Shaw has the whole set-up, from the uniforms and hat and replica 1861 Springfield rifle of the private, to the officer’s coat and sword carried by foot soldiers.

He said rarely will a re-enactment occur on the original battlefield, because those sites are often privately owned, are subdivisions or now sites of a retail store, or part of the National Park System. But he was lucky enough to once do a re-enactment in northern Georgia on the original battlefield near Resaca, where Begole actually fought.

Shaw remains active in several Civil War organizations, such as the SUVCW, the Gov. Henry Crapo Camp No. 145, which is the local unit of the SUVCW, and several other state and national organizations, but his re-enactment days are numbered after 20 years.

“If you have a choice of putting on 30 pounds of extra weight, wrapping yourself in wool and picking a nice 95 degree day and running up a hill, are you going to do that, or are you going to try to do something else?” he asked.

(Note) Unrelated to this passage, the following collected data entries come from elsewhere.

## config.mk

```make
export PLATFORM = sky130hd
export DESIGN_NAME = hd_inference_scheduler
export DESIGN_NICKNAME = d
export VERILOG_FILES = /design/src/rtl/hd_accel_pkg.sv /design/src/rtl/hd_argmax_tracker.sv /design/src/rtl/hd_inference_scheduler.sv
export SDC_FILE = /design/constraint.sdc
export NUM_CORES = 1
export LEC_CHECK = 0
export BUFFER_PORTS_ARGS = -buffer_cell sky130_fd_sc_hd__buf_2
export CAP_MARGIN = 20
export CORE_MARGIN = 2
export CORE_UTILIZATION = 50
export DETAILED_ROUTE_END_ITERATION = 12
export PLACE_DENSITY = 0.83
export SLEW_MARGIN = 40
export SYNTH_ARGS = -nofsm -noshare
export SYNTH_HDL_FRONTEND = slang
export SYNTH_SLANG_ARGS = --single-unit
```

## constraint.sdc

```tcl
create_clock -name clk -period 2.1 [get_ports clk]
set_input_delay 0.105 -clock clk [delete_from_list [all_inputs] [get_ports clk]]
set_output_delay 0.105 -clock clk [all_outputs]
set_load 0.03 [all_outputs]
```

## src/rtl/hd_accel_pkg.sv

```systemverilog
// Shared types and constants for the HD inference accelerator.
package hd_accel_pkg;

  localparam int unsigned CLA_ADDR_WIDTH  = 10;
  localparam int unsigned NUM_CLASSES_MAX = 26;
  localparam int unsigned SCORE_WIDTH     = 16;

  typedef logic signed [SCORE_WIDTH-1:0] score_t;

  typedef enum logic [2:0] {
    StIdle,
    StWaitChunk,
    StSweep,
    StDrain,
    StScan,
    StDone
  } sched_state_e;

  // A class count is usable only if it is non-zero, within the class-memory capacity and the
  // whole chunk x class address range fits without the address counter wrapping onto itself.
  function automatic logic cfg_legal(input logic [4:0] cn, input int unsigned chunks,
                                     input int unsigned addr_w);
    int unsigned cn32;
    int unsigned span;
    cn32 = 32'(cn);
    span = chunks * cn32;
    return (cn32 != 0) && (cn32 <= NUM_CLASSES_MAX) && (span <= (32'd1 << addr_w));
  endfunction

endpackage

```

## src/rtl/hd_argmax_tracker.sv

```systemverilog
// Running signed argmax over a stream of (index, score) pairs. The first score after a clear
// always loads; later scores replace the best only when strictly greater, so ties keep the
// lowest index seen.
module hd_argmax_tracker #(
  parameter int unsigned SCORE_WIDTH = 16,
  parameter int unsigned IDX_WIDTH   = 5
) (
  input  logic                   i_clk,
  input  logic                   i_reset,
  input  logic                   i_clear,
  input  logic                   i_valid,
  input  logic [IDX_WIDTH-1:0]   i_idx,
  input  logic [SCORE_WIDTH-1:0] i_score,
  output logic [IDX_WIDTH-1:0]   o_best_idx,
  output logic [SCORE_WIDTH-1:0] o_best_score
);

  logic                   r_have;
  logic [IDX_WIDTH-1:0]   r_best_idx;
  logic [SCORE_WIDTH-1:0] r_best_score;
  logic                   w_take;

  assign w_take = i_valid && (!r_have || ($signed(i_score) > $signed(r_best_score)));

  // Best-so-far register; clear wins over an incoming score.
  always_ff @(posedge i_clk) begin
    if (i_reset || i_clear) begin
      r_have       <= 1'b0;
      r_best_idx   <= '0;
      r_best_score <= '0;
    end else if (w_take) begin
      r_have       <= 1'b1;
      r_best_idx   <= i_idx;
      r_best_score <= i_score;
    end
  end

  assign o_best_idx   = r_best_idx;
  assign o_best_score = r_best_score;

endmodule

```

## src/rtl/hd_inference_scheduler.sv

```systemverilog
// Sequences one HD inference: for every encoded chunk it sweeps the class memory across all
// active classes and steers the read data into the similarity accumulators, then scans the
// per-class scores and reports the argmax.
module hd_inference_scheduler #(
  parameter int unsigned CLA_ADDR_WIDTH = hd_accel_pkg::CLA_ADDR_WIDTH,
  parameter int unsigned NUM_CHUNKS     = 64,
  parameter int unsigned SCORE_WIDTH    = hd_accel_pkg::SCORE_WIDTH,
  parameter int unsigned MEM_RD_LAT     = 1
) (
  input  logic                      clk,
  input  logic                      reset_in,
  input  logic                      start,
  input  logic [4:0]                class_num,
  output logic                      cfg_err,
  output logic                      busy,
  input  logic                      enc_chunk_valid,
  output logic                      enc_chunk_ready,
  output logic                      class_rd_en,
  output logic [CLA_ADDR_WIDTH-1:0] class_addrs,
  output logic                      acc_clear,
  output logic                      acc_en,
  output logic [4:0]                acc_idx,
  output logic [4:0]                score_rd_idx,
  input  logic [SCORE_WIDTH-1:0]    score_in,
  output logic                      result_valid,
  input  logic                      result_ready,
  output logic [4:0]                result_class,
  output logic [SCORE_WIDTH-1:0]    result_score
);

  import hd_accel_pkg::*;

  localparam int unsigned ChunkW = (NUM_CHUNKS > 1) ? $clog2(NUM_CHUNKS) : 1;
  localparam int unsigned DrainW = (MEM_RD_LAT > 1) ? $clog2(MEM_RD_LAT) : 1;
  localparam logic [ChunkW-1:0] ChunkLast = ChunkW'(NUM_CHUNKS - 1);
  localparam logic [DrainW-1:0] DrainLast = DrainW'(MEM_RD_LAT - 1);

  sched_state_e              r_state, w_state_next;
  logic [4:0]                r_class_num, w_class_num_next;
  logic [4:0]                r_class_idx, w_class_idx_next;
  logic [ChunkW-1:0]         r_chunk_idx, w_chunk_idx_next;
  logic [CLA_ADDR_WIDTH-1:0] r_addr, w_addr_next;
  logic [DrainW-1:0]         r_drain_cnt, w_drain_cnt_next;
  logic [4:0]                r_scan_cnt, w_scan_cnt_next;

  logic                      r_cfg_err;
  logic                      r_acc_clear;
  logic [MEM_RD_LAT-1:0]     r_acc_en_pipe;
  logic [4:0]                r_acc_idx_pipe [MEM_RD_LAT];
  logic                      r_cmp_valid;
  logic [4:0]                r_cmp_idx;

  logic                      w_cfg_legal;
  logic                      w_idle;
  logic                      w_start_ok;
  logic                      w_start_bad;
  logic                      w_sweep_last;
  logic                      w_rd_en;
  logic                      w_scan_issue;
  logic [4:0]                w_best_idx;
  logic [SCORE_WIDTH-1:0]    w_best_score;

  assign w_cfg_legal  = cfg_legal(class_num, NUM_CHUNKS, CLA_ADDR_WIDTH);
  assign w_idle       = (r_state == StIdle);
  assign w_start_ok   = w_idle && start && w_cfg_legal;
  assign w_start_bad  = w_idle && start && !w_cfg_legal;
  assign w_sweep_last = (r_class_idx == (r_class_num - 5'd1));
  assign w_rd_en      = (r_state == StSweep);
  // Score indices are issued for the first class_num SCAN cycles; the extra cycle is the
  // compare of the last returned score.
  assign w_scan_issue = (r_state == StScan) && (r_scan_cnt < r_class_num);

  // Next-state and counter updates.
  always_comb begin
    w_state_next     = r_state;
    w_class_num_next = r_class_num;
    w_class_idx_next = r_class_idx;
    w_chunk_idx_next = r_chunk_idx;
    w_addr_next      = r_addr;
    w_drain_cnt_next = r_drain_cnt;
    w_scan_cnt_next  = r_scan_cnt;
    unique case (r_state)
      StIdle: begin
        if (w_start_ok) begin
          w_state_next     = StWaitChunk;
          w_class_num_next = class_num;
          w_addr_next      = '0;
          w_chunk_idx_next = '0;
        end
      end
      StWaitChunk: begin
        if (enc_chunk_valid) begin
          w_state_next     = StSweep;
          w_class_idx_next = '0;
        end
      end
      StSweep: begin
        // The address runs continuously across chunks; memory is laid out chunk-major.
        w_addr_next = r_addr + 1'b1;
        if (w_sweep_last) begin
          if (r_chunk_idx == ChunkLast) begin
            w_state_next     = StDrain;
            w_drain_cnt_next = '0;
          end else begin
            w_chunk_idx_next = r_chunk_idx + 1'b1;
            w_state_next     = StWaitChunk;
          end
        end else begin
          w_class_idx_next = r_class_idx + 5'd1;
        end
      end
      StDrain: begin
        if (r_drain_cnt == DrainLast) begin
          w_state_next    = StScan;
          w_scan_cnt_next = '0;
        end else begin
          w_drain_cnt_next = r_drain_cnt + 1'b1;
        end
      end
      StScan: begin
        if (r_scan_cnt == r_class_num) begin
          w_state_next = StDone;
        end else begin
          w_scan_cnt_next = r_scan_cnt + 5'd1;
        end
      end
      StDone: begin
        if (result_ready) begin
          w_state_next = StIdle;
        end
      end
      default: w_state_next = StIdle;
    endcase
  end

  // State, counters and single-cycle pulses.
  always_ff @(posedge clk) begin
    if (reset_in) begin
      r_state     <= StIdle;
      r_class_num <= '0;
      r_class_idx <= '0;
      r_chunk_idx <= '0;
      r_addr      <= '0;
      r_drain_cnt <= '0;
      r_scan_cnt  <= '0;
      r_cfg_err   <= 1'b0;
      r_acc_clear <= 1'b0;
      r_cmp_valid <= 1'b0;
      r_cmp_idx   <= '0;
    end else begin
      r_state     <= w_state_next;
      r_class_num <= w_class_num_next;
      r_class_idx <= w_class_idx_next;
      r_chunk_idx <= w_chunk_idx_next;
      r_addr      <= w_addr_next;
      r_drain_cnt <= w_drain_cnt_next;
      r_scan_cnt  <= w_scan_cnt_next;
      r_cfg_err   <= w_start_bad;
      r_acc_clear <= w_start_ok;
      r_cmp_valid <= w_scan_issue;
      r_cmp_idx   <= r_scan_cnt;
    end
  end

  // Delay line aligning acc_en/acc_idx with read data returning from the class memory.
  always_ff @(posedge clk) begin
    if (reset_in) begin
      r_acc_en_pipe <= '0;
      for (int i = 0; i < MEM_RD_LAT; i++) begin
        r_acc_idx_pipe[i] <= '0;
      end
    end else begin
      r_acc_en_pipe[0]  <= w_rd_en;
      r_acc_idx_pipe[0] <= w_rd_en ? r_class_idx : 5'd0;
      for (int i = 1; i < MEM_RD_LAT; i++) begin
        r_acc_en_pipe[i]  <= r_acc_en_pipe[i-1];
        r_acc_idx_pipe[i] <= r_acc_idx_pipe[i-1];
      end
    end
  end

  hd_argmax_tracker #(
    .SCORE_WIDTH (SCORE_WIDTH),
    .IDX_WIDTH   (5)
  ) u_argmax (
    .i_clk        (clk),
    .i_reset      (reset_in),
    .i_clear      (w_start_ok),
    .i_valid      (r_cmp_valid),
    .i_idx        (r_cmp_idx),
    .i_score      (score_in),
    .o_best_idx   (w_best_idx),
    .o_best_score (w_best_score)
  );

  assign cfg_err         = r_cfg_err;
  assign busy            = !w_idle;
  assign enc_chunk_ready = (r_state == StWaitChunk);
  assign class_rd_en     = w_rd_en;
  assign class_addrs     = w_rd_en ? r_addr : '0;
  assign acc_clear       = r_acc_clear;
  assign acc_en          = r_acc_en_pipe[MEM_RD_LAT-1];
  assign acc_idx         = r_acc_idx_pipe[MEM_RD_LAT-1];
  assign score_rd_idx    = w_scan_issue ? r_scan_cnt : 5'd0;
  assign result_valid    = (r_state == StDone);
  assign result_class    = (r_state == StDone) ? w_best_idx : 5'd0;
  assign result_score    = (r_state == StDone) ? w_best_score : '0;

endmodule

```

Word-level counts from Yosys, hierarchy flattened
Memory sizes are Yosys's and may differ from the RTL's.
Cells that the tools add are included.
Word-level totals
  bits in registers: 66
  input port bits: 26
  logic and storage cells: 104
  output and inout bits: 48
  memories: 1
  bits in writable memories: 5
Memory list
  r_acc_idx_pipe: words 1, bits a word 5, read ports 1, clocked after Yosys merged registers in 0, wr ports 1, RTL line hd_inference_scheduler.sv:49  | logic [4:0] r_acc_idx_pipe [MEM_RD_LAT];
Operators by class
  add/subtract/negate cells: 6
  equal/unequal tests: 18
  order comparisons: 4
  reduce and logical (&&, ||, !) cells: 26
  mux-type cells: 34
Operators by type and width (count)
  2-to-1 mux 5 bit: 8
  2-to-1 mux 10 bit: 2
  one-hot mux 10 bit (2 select lines): 1
  one-hot mux 5 bit (2 select lines): 2
  2-to-1 mux 3 bit: 6
  2-to-1 mux 6 bit: 3
  one-hot mux 3 bit (6 select lines): 1
  > comparator 16 bit: 1
  2-to-1 mux 16 bit: 1
  inequality test 2 bit (second input constant): 6
  one-hot mux 6 bit (2 select lines): 1
  less-or-equal comparator 11 bit (second input constant): 1
  adder 10 x 1 -> 10 bit (second input constant): 1
  adder 5 x 1 -> 5 bit (second input constant): 2
  equality test 5 bit: 2
  AND reduction 3 bit: 3
  inequality test 2 x 1 -> 1 bit (second input constant): 4
  nonzero test 2 bit: 4
  logical AND 1 bit: 7
  2-to-1 mux 1 bit: 7
  adder 6 x 1 -> 6 bit (second input constant): 1
  equality test 3 x 2 -> 1 bit (second input constant): 2
  equality test 3 bit (second input constant): 2
  equality test 6 bit (second input constant): 1
  other kinds (15): 19

Longest topological paths before layout
  depth after elaboration: 6
  depth in mapped cells: 9
  depth with buffers taken out: 8

By module
From an unflattened synthesis, not the netlist that was laid out.
Unflattened totals
  cells, all modules: 482
  area total of the unflattened synthesis: 4016.4 um^2
Modules (own cells, without submodules)
  hd_inference_scheduler: instances 1, area an instance 2636.3 um^2, cells an instance 320, seq. area each 960.9 um^2
  hd_argmax_tracker: instances 1, area an instance 1380.1 um^2, cells an instance 162, seq. area each 440.4 um^2

Least setup slack after synthesis
Ideal clock, no wire load.
  path type: register to register
  start: reg r_class_num[0]
  end: reg r_chunk_idx[3]
  data arrival time: 2.245 ns
  period minus slack after synthesis: 2.315 ns
  required time: 2.030 ns
  slack: -0.215 ns
  stages on the path, launching flop included: 9
  path buffers: 0
  library setup time: 0.070 ns
  path through: dfxtp_1 inv_1 ha_1 nor3b_2 xnor2_1 o41ai_4 o21ai_4 or4_1 a21oi_1
Between the ends
  word-level cells in the longest chain between the ends: 4
Ends and longest elaborated chain
  start: declaration: RTL line hd_inference_scheduler.sv:39  | logic [4:0] r_class_num, w_class_num_next;
  start signal: assignment: RTL line hd_inference_scheduler.sv:152  | r_class_num <= w_class_num_next;
  subtractor 5 x 1 -> 5 bit: RTL line hd_inference_scheduler.sv:67  | assign w_sweep_last = (r_class_idx == (r_class_num - 5'd1));
  equality test 5 bit: RTL line hd_inference_scheduler.sv:67
  inequality test 2 bit (no line)
  AND reduction 4 bit (no line)
  end signal: assignment: RTL line hd_inference_scheduler.sv:154  | r_chunk_idx <= w_chunk_idx_next;
  end: declaration: RTL line hd_inference_scheduler.sv:41  | logic [ChunkW-1:0] r_chunk_idx, w_chunk_idx_next;
Every way passes these cells.
A chain may end at the register's enable or synchronous reset.

Final worst setup path
  start: reg u_argmax.r_best_score[15] (netlist: u_argmax.o_best_score[15])
  end: reg u_argmax.r_best_idx[4] (netlist: u_argmax.o_best_idx[4])
Between the ends
  word-level cells in the longest chain between the ends: 3
Ends and longest elaborated chain
  start: declaration: RTL line hd_argmax_tracker.sv:20  | logic [SCORE_WIDTH-1:0] r_best_score;
  start signal: assignment: RTL line hd_argmax_tracker.sv:34  | r_best_score <= i_score;
  > comparator 16 bit: RTL line hd_argmax_tracker.sv:23  | assign w_take = i_valid && (!r_have || ($signed(i_score) > $signed(r_best_score)));
  logical OR 1 bit: RTL line hd_argmax_tracker.sv:23
  logical AND 1 bit: RTL line hd_argmax_tracker.sv:23
  end signal: assignment: RTL line hd_argmax_tracker.sv:33  | r_best_idx <= i_idx;
  end: declaration: RTL line hd_argmax_tracker.sv:19  | logic [IDX_WIDTH-1:0] r_best_idx;
Every way passes these cells.

==> impl_results.html <==
<table>
<tr><th>Metric</th><th>Value</th></tr>
<tr><th colspan="2">Placed design</th></tr>
<tr><td>Gp weighted congestion</td><td>approximately 0.85</td></tr>
<tr><td>Number of placed cells counting well taps</td><td>about 650</td></tr>
<tr><td>Instance area after placement</td><td>4420 sq um</td></tr>
<tr><td>Placement Setup Slack</td><td>-302 ps</td></tr>
<tr><td>Count of buffers from port buffering</td><td>73</td></tr>
<tr><td>HPWL after DPL</td><td>between 6000 and 7000 um</td></tr>
<tr><th colspan="2">Synthesis</th></tr>
<tr><td>Unique masters post-synth</td><td>44</td></tr>
<tr><td>Synth warn</td><td>0</td></tr>
<tr><td>Post-synthesis async set-or-reset flop share</td><td>0</td></tr>
<tr><td>Dominant cell type by area after synthesis</td><td>sky130_fd_sc_hd__dfxtp_1</td></tr>
<tr><td>Most instantiated flip-flop cell in the synthesis netlist</td><td>sky130_fd_sc_hd__dfxtp_1</td></tr>
<tr><td>Post-synth EDFFs</td><td>0</td></tr>
<tr><td>Cell types occupying the most area after synthesis</td><td>sky130_fd_sc_hd__dfxtp_1 38%, sky130_fd_sc_hd__ha_1 8.7%, sky130_fd_sc_hd__a21oi_1 6.9%</td></tr>
<tr><td>Number of flip-flops and latches in the synthesized netlist</td><td>70</td></tr>
<tr><td>Post-synth net total</td><td>515</td></tr>
<tr><td>Seq/Total Area, Yosys</td><td>0.376</td></tr>
<tr><td>Gate Count Post-Synth</td><td>463</td></tr>
<tr><td>Mapped Area</td><td>3720 sq um</td></tr>
<tr><td>Average instance area after synthesis</td><td>~8 sq um</td></tr>
<tr><td>Top-area cell type share of the netlist area</td><td>0.376</td></tr>
<tr><th colspan="2">STA</th></tr>
<tr><td>Maximum clock skew at final layout</td><td>approximately 17 ps</td></tr>
<tr><td>Hold Fails Final Rpt</td><td>0</td></tr>
<tr><td>Worst slew margin relative to its limit</td><td>0.562</td></tr>
<tr><td>Minimum clock period after layout</td><td>about 2600 ps</td></tr>
<tr><td>Worst Max-Slew Pin Slew</td><td>between 600 and 700 ps</td></tr>
<tr><td>Max Slew Vio Count</td><td>0</td></tr>
<tr><td>Setup repair after global routing missed its margin</td><td>true</td></tr>
<tr><td>Final worst path period share</td><td>1.24</td></tr>
<tr><td>Timing-limited maximum frequency</td><td>0.384 GHz</td></tr>
<tr><td>Final WS setup</td><td>-507 ps</td></tr>
<tr><td>Number of endpoints failing setup at the final stage</td><td>29</td></tr>
<tr><th colspan="2">Drt</th></tr>
<tr><td>Via Count</td><td>roughly 4k</td></tr>
<tr><td>Sum of routed wire length over all layers</td><td>about 12,000 um</td></tr>
<tr><td>Remaining antenna violation count</td><td>0</td></tr>
<tr><td>Remaining routing DRC violations</td><td>0</td></tr>
<tr><td>Vias per Instance</td><td>5.82</td></tr>
<tr><td>Routed wire per std cell</td><td>roughly 17 um</td></tr>
<tr><td>Iteration-0 DRC Markers</td><td>216</td></tr>
<tr><td>Number of iterations in the first detailed-routing pass</td><td>5</td></tr>
<tr><th colspan="2">Worst setup path</th></tr>
<tr><td>Nature of the critical path startpoint</td><td>flop</td></tr>
<tr><td>Cell family with most CP delay</td><td>simple AND/OR/NAND/NOR gates</td></tr>
<tr><td>Critical path's largest stage delay</td><td>between 400 and 500 ps</td></tr>
<tr><td>Buf/Inv on CP</td><td>3</td></tr>
<tr><td>Library cell contributing the largest single delay on the critical path</td><td>sky130_fd_sc_hd__nor4_4</td></tr>
<tr><td>Largest fanout of any net on the critical path</td><td>7</td></tr>
<tr><td>Crit-path cells</td><td>inv_2 -&gt; ha_4 -&gt; nand4_1 -&gt; nor4_4 -&gt; buf_4 -&gt; a21oi_4 -&gt; a211oi_4 -&gt; buf_6 -&gt; o21ai_0 -&gt; a21oi_1</td></tr>
<tr><td>Worst endpoint data arrival time</td><td>2880 ps</td></tr>
<tr><td>Critical Path End Type</td><td>flop</td></tr>
<tr><td>Critical setup path kind</td><td>reg -&gt; reg</td></tr>
<tr><td>Required arrival time at the worst endpoint</td><td>2370 ps</td></tr>
<tr><th colspan="2">CTS</th></tr>
<tr><td>Buffer cell driving the clock tree root</td><td>sky130_fd_sc_hd__clkbuf_8</td></tr>
<tr><td>Maximum buffer depth of the clock tree</td><td>2</td></tr>
<tr><td>Clock Sink Count</td><td>70</td></tr>
<tr><td>Clock-pin slew reported for the worst setup and hold paths after clock tree synthesis</td><td>80 ps</td></tr>
<tr><td>TritonCTS clock tree</td><td>built</td></tr>
<tr><td>Number of clock buffers inserted by TritonCTS</td><td>9</td></tr>
<tr><td>Max H-tree Level</td><td>3</td></tr>
<tr><td>Clock latency at the later pin of the worst-skew pair</td><td>350 ps</td></tr>
<tr><th colspan="2">GRT</th></tr>
<tr><td>Total Routing Usage GR</td><td>0.271</td></tr>
<tr><td>Number of antenna violations at the first check in global routing</td><td>0</td></tr>
<tr><td>Total congestion overflow</td><td>0</td></tr>
<tr><td>Pin count of the biggest net entering global routing</td><td>36</td></tr>
<tr><td>Vias in the first global route</td><td>about 3.8k</td></tr>
<tr><td>Wire length of the first global-routing pass</td><td>18,100 um</td></tr>
<tr><th colspan="2">Cells and area</th></tr>
<tr><td>Fraction of layout instances using a drive strength above 1</td><td>0.390</td></tr>
<tr><td>Final Instance Count excl. Fillers</td><td>678</td></tr>
<tr><td>Number of nets in the layout</td><td>627</td></tr>
<tr><td>Number of diodes</td><td>0</td></tr>
<tr><td>Area overhead of the layout relative to synthesis</td><td>39.3%</td></tr>
<tr><td>Area of all placed cells without fillers</td><td>5190 sq um</td></tr>
<tr><th colspan="2">Hold path</th></tr>
<tr><td>Class of the most critical hold timing path</td><td>in -&gt; reg</td></tr>
<tr><th colspan="2">Floorplan</th></tr>
<tr><td>Num rows</td><td>31</td></tr>
<tr><td>Width of the die</td><td>90.3 um</td></tr>
<tr><td>Total Die Area</td><td>8150 sq um</td></tr>
<tr><td>Floorplan Core Area</td><td>7210 sq um</td></tr>
<tr><td>Starting utilization of the core area</td><td>0.516</td></tr>
<tr><td>Height of the die</td><td>~90 um</td></tr>
<tr><td>Num ports</td><td>74</td></tr>
<tr><th colspan="2">Power</th></tr>
<tr><td>Leakage power of the design</td><td>0.00215 uW</td></tr>
<tr><td>Peak supply drop</td><td>478 uV</td></tr>
<tr><td>Cell Pwr Density</td><td>629 nW/um^2</td></tr>
<tr><th colspan="2">Outcome</th></tr>
<tr><td>Failing checks</td><td>setup timing</td></tr>
<tr><td>Status</td><td>finished, violations left</td></tr>
<tr><th colspan="2">Flow run</th></tr>
<tr><td>Number of max-cap violations</td><td>0</td></tr>
</table>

But he plans on one final re-enactment next April to mark the 150th anniversary of Gen. Robert E. Lee’s surrender to Gen. Ulysses S. Grant at Appomattox Courthouse, in Virginia, which effectively ended the Civil War.

Shaw’s involvement in these groups “is to remember the sacrifices of the people who fought and won the Civil War for the United States.” Part of that involves keeping track of and Civil War memorials and gravestones, keeping those in tip-top shape, school presentations, parades, cleaning cemeteries, and anything else to raise awareness of the Civil War soldiers.

There are two Civil War cannons on the lawn of the Genesee County Courthouse, and Shaw’s group was instrumental in the upkeep.

“If they look pretty and white, it’s because we’ve been there,” he said.

And his involvement with the National Convention in August of the SUVCW will hopefully get younger people involved for the future.

“When things get tough with the practice of law, I just remember the people I came from, who dealt with a lot worse than what I’m dealing with, and it gives you perspective,” he said. “Their determination becomes your determination, and their strength becomes yours.”